President-elect Obama had been resolutely silent about Gaza and quite emphatic about the centrality of Afghanistan. Once inaugurated, he lost no time telephoning Abu Mazen, Ehud Olmert, Jordan’s King Abdullah, and Hosni Mubarak while granting an interview to al Arabiya. On his second day in office, he also appeared at the State Department to join Secretary of State Clinton in launching two veterans for two crises. Former Senate Majority Leader and long-time Democrat, George Mitchell, architect of the Irish Good Friday Agreement and the Mitchell Report on the second intifada, drew Gaza and the Israeli-Palestinian conflict. Former Ambassador Richard Holbrooke, author of the Dayton Agreement that ended the Bosnian War, was assigned Afghanistan and Pakistan.

These envoys will soon bring the President familiar information. Mitchell will report the Arab demand for a show of American evenhandedness best demonstrated by opening a quarrel with Israel over settlements. He will hear too that, like the IRA in the Irish case, many think that Hamas has to be part of the peace negotiations. And some are convinced that only an American plan imposed on Israel will produce the two-state solution. But he will also hear from the Israelis that the Palestinians are a failed state in the making; that Hamas’ neutering also depends on military measures not simply diplomatic ones; and that so long as Iran appears to have an upper hand any peace agreement can be scuttled by violence. Securing a durable cease-fire, as opposed to the tahdiya experiment, will depend, in Israel’s view, primarily on whether Hamas really fears another round of fighting, not rewarding it with a diplomatic role.

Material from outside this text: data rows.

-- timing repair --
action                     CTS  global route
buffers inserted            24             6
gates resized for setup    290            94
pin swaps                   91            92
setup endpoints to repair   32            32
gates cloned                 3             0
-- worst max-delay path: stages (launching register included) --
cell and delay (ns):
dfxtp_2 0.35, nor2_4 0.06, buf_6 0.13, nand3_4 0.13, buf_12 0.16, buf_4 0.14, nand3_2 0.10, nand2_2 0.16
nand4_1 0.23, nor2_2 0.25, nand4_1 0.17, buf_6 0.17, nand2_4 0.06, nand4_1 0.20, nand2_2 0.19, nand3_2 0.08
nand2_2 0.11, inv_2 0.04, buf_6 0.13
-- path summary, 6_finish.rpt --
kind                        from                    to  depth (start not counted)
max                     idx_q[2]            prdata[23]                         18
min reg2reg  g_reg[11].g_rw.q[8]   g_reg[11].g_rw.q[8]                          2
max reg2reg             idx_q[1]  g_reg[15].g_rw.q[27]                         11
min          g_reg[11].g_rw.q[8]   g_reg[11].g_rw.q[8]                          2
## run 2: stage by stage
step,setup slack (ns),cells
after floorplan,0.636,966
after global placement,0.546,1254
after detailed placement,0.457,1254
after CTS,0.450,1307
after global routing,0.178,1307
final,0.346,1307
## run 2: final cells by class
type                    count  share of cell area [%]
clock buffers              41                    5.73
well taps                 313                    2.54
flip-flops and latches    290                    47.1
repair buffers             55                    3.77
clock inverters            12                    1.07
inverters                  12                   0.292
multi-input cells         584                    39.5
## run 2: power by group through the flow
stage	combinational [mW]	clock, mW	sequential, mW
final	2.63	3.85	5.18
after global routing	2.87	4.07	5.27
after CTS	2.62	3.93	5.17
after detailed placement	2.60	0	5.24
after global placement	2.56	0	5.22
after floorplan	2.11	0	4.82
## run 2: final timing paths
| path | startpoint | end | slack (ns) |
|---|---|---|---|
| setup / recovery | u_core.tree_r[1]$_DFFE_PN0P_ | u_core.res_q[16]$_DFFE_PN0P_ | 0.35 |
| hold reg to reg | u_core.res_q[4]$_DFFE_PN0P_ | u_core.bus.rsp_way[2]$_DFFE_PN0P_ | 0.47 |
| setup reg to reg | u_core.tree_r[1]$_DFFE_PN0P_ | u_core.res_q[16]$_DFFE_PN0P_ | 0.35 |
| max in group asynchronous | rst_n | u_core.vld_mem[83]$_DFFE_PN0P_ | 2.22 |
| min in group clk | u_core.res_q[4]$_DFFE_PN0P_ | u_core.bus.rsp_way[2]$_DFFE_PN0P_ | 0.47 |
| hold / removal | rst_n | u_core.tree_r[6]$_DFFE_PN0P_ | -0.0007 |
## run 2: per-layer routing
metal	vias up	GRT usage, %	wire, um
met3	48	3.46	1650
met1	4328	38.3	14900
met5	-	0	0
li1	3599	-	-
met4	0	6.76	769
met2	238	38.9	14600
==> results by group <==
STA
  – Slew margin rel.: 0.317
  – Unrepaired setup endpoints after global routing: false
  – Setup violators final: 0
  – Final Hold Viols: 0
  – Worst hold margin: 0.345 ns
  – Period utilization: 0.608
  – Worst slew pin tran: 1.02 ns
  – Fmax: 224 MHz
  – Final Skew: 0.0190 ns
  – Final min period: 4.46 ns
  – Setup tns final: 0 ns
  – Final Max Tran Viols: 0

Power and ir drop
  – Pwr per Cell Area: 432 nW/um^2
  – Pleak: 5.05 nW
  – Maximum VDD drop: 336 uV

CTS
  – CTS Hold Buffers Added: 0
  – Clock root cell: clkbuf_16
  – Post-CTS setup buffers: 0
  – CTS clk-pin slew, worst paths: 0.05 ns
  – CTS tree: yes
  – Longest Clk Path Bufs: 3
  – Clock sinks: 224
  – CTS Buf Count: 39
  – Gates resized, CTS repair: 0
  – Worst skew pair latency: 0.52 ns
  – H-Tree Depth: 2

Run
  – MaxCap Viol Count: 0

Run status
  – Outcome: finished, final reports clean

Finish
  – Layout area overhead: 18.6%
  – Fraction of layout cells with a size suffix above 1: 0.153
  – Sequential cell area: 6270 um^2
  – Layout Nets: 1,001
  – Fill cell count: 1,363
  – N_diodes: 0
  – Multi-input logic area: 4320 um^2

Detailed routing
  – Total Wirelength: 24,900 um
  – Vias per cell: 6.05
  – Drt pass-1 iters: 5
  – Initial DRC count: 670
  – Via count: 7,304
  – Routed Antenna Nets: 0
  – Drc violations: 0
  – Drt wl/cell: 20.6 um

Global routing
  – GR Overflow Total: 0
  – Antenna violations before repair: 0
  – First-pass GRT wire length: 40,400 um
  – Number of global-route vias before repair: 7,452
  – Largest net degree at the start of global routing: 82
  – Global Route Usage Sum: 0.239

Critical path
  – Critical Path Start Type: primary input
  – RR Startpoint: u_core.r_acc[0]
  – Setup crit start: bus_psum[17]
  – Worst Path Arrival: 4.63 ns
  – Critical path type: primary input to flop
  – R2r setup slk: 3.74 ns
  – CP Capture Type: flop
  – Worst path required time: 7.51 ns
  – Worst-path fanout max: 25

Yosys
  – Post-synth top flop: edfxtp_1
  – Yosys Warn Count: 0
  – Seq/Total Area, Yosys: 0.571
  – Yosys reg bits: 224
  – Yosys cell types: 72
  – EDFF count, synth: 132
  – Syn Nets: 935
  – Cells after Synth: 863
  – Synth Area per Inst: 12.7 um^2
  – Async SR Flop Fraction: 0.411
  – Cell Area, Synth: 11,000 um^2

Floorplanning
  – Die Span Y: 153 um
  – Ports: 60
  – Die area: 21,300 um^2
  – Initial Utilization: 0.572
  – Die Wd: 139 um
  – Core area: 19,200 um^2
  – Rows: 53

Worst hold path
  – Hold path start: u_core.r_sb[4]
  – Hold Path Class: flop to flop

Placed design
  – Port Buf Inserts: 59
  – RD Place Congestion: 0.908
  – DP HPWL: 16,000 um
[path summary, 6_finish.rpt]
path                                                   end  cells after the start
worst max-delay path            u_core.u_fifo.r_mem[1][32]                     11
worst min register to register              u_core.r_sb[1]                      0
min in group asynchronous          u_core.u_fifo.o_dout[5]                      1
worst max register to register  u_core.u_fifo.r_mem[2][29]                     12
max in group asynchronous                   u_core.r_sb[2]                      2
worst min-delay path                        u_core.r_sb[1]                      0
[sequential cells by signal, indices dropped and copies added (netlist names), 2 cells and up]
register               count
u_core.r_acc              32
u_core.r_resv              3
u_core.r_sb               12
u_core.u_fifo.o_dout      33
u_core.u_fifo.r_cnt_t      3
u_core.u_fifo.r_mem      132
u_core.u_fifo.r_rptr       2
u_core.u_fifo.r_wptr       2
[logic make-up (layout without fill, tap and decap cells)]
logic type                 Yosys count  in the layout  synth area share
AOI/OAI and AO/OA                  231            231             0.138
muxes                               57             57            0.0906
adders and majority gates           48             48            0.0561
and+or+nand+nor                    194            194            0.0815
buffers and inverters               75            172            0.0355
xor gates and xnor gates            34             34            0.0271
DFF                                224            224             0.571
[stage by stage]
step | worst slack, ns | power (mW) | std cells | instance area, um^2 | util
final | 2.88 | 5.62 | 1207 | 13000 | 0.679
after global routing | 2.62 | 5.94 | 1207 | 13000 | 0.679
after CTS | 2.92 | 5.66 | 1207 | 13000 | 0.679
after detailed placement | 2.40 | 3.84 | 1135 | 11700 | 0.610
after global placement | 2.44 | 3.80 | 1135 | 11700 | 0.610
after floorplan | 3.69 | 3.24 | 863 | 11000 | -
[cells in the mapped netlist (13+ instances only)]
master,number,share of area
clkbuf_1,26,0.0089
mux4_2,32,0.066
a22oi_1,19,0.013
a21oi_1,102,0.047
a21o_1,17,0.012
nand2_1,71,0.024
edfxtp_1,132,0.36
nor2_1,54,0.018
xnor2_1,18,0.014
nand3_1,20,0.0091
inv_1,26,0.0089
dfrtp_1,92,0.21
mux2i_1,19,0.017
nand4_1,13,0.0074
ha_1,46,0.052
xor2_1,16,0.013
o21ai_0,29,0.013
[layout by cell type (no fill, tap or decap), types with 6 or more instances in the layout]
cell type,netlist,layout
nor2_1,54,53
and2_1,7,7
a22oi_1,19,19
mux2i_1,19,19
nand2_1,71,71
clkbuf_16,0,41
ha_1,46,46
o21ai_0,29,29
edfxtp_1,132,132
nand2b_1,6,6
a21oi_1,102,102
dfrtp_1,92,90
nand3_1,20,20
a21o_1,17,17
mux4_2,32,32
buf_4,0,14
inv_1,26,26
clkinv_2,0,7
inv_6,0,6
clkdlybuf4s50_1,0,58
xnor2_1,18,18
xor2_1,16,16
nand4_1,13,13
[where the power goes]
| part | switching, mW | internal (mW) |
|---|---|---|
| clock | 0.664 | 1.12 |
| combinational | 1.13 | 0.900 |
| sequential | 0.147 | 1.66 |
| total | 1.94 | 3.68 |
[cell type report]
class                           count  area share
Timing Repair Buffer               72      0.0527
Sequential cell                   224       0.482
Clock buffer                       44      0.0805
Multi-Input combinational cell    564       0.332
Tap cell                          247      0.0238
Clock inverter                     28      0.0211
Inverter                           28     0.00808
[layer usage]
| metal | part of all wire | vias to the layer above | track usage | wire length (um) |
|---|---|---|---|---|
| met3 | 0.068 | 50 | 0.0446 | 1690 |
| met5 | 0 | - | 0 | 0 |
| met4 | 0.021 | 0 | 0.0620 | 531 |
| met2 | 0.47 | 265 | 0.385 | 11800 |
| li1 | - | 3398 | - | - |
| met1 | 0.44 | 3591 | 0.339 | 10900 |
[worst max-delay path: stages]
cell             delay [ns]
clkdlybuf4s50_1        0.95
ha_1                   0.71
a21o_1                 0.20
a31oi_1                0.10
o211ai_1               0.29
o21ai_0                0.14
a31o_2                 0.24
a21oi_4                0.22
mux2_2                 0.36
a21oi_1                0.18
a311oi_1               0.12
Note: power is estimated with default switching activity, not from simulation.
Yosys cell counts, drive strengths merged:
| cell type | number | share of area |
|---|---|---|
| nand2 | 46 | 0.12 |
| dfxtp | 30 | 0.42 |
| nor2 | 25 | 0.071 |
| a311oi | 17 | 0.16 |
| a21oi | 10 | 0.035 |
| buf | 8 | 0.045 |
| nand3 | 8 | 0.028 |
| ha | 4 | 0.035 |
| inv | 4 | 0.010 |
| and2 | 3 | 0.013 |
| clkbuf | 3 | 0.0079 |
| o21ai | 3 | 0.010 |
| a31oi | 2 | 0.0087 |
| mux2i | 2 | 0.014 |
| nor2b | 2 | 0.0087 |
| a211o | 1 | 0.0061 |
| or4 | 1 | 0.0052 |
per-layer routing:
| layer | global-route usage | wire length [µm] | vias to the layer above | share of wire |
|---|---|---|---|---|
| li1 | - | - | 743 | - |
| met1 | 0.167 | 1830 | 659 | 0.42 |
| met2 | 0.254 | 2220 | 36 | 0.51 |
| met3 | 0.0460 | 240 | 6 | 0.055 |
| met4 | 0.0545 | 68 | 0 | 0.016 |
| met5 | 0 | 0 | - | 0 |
===== config.mk =====
export PLATFORM = sky130hd
export DESIGN_NAME = dynamixel_status_parser
export DESIGN_NICKNAME = d
export VERILOG_FILES = /design/src/rtl/dynamixel_status_parser.sv
export SDC_FILE = /design/constraint.sdc
export NUM_CORES = 1
export LEC_CHECK = 0
export ABC_AREA = 1
export ABC_CLOCK_PERIOD_IN_PS = 2200
export BUFFER_PORTS_ARGS = -buffer_cell sky130_fd_sc_hd__buf_2
export CAP_MARGIN = 40
export CORE_MARGIN = 1.5
export CORE_UTILIZATION = 30
export CTS_CLUSTER_SIZE = 10
export DETAILED_ROUTE_END_ITERATION = 10
export MAX_ROUTING_LAYER = met4
export PLACE_DENSITY = 0.46
export SYNTH_ARGS = -nofsm -noshare
export SYNTH_HDL_FRONTEND = slang
export SYNTH_SLANG_ARGS = --single-unit

===== constraint.sdc =====
create_clock -name clock -period 2.2 [get_ports clock]
set_input_delay 0.33 -clock clock [delete_from_list [all_inputs] [get_ports clock]]
set_output_delay 0.33 -clock clock [all_outputs]
set_load 0.05 [all_outputs]
### config.mk
export PLATFORM = sky130hd
export DESIGN_NAME = led_pattern_gen
export DESIGN_NICKNAME = d
export VERILOG_FILES = /design/src/rtl/led_pattern_gen.sv
export SDC_FILE = /design/constraint.sdc
export NUM_CORES = 1
export LEC_CHECK = 0
export CAP_MARGIN = 15
export CORE_MARGIN = 1
export CORE_UTILIZATION = 54
export CTS_BUF_LIST = sky130_fd_sc_hd__clkbuf_16
export DETAILED_ROUTE_END_ITERATION = 10
export PLACE_DENSITY_LB_ADDON = 0.15
export SYNTH_ARGS = -nofsm -noshare
export SYNTH_HDL_FRONTEND = slang
export SYNTH_SLANG_ARGS = --single-unit
### constraint.sdc
create_clock -name clk -period 2.2 [get_ports clk]
set_input_delay 0.22 -clock clk [delete_from_list [all_inputs] [get_ports clk]]
set_output_delay 0.22 -clock clk [all_outputs]
set_load 0.005 [all_outputs]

Holbrooke will find an exasperated India, a Pakistan incapable of handling two fronts simultaneously, and a plea for new support from Zardari to keep his government financially afloat. He will have to prolong New Delhi’s patience while pressing Islamabad to break Lashkar and other groups in its own interest not simply U.S. or Indian pressure. Pakistan’s investigation has yielded important arrests, but that story is far from over.

Simultaneously, Obama will have to approve General Petraeus’ new plans for making sense out of the allied campaign in Afghanistan. This will require more resources from the Europeans, more central command authority for operations, and a serious attempt to co-opt (or corrupt) those Taliban willing to switch sides. And it will have to be done in the field, as it was in Iraq. The United States can no longer expect its money’s worth from either Karzai or the Pakistanis when it comes to splitting the opposition.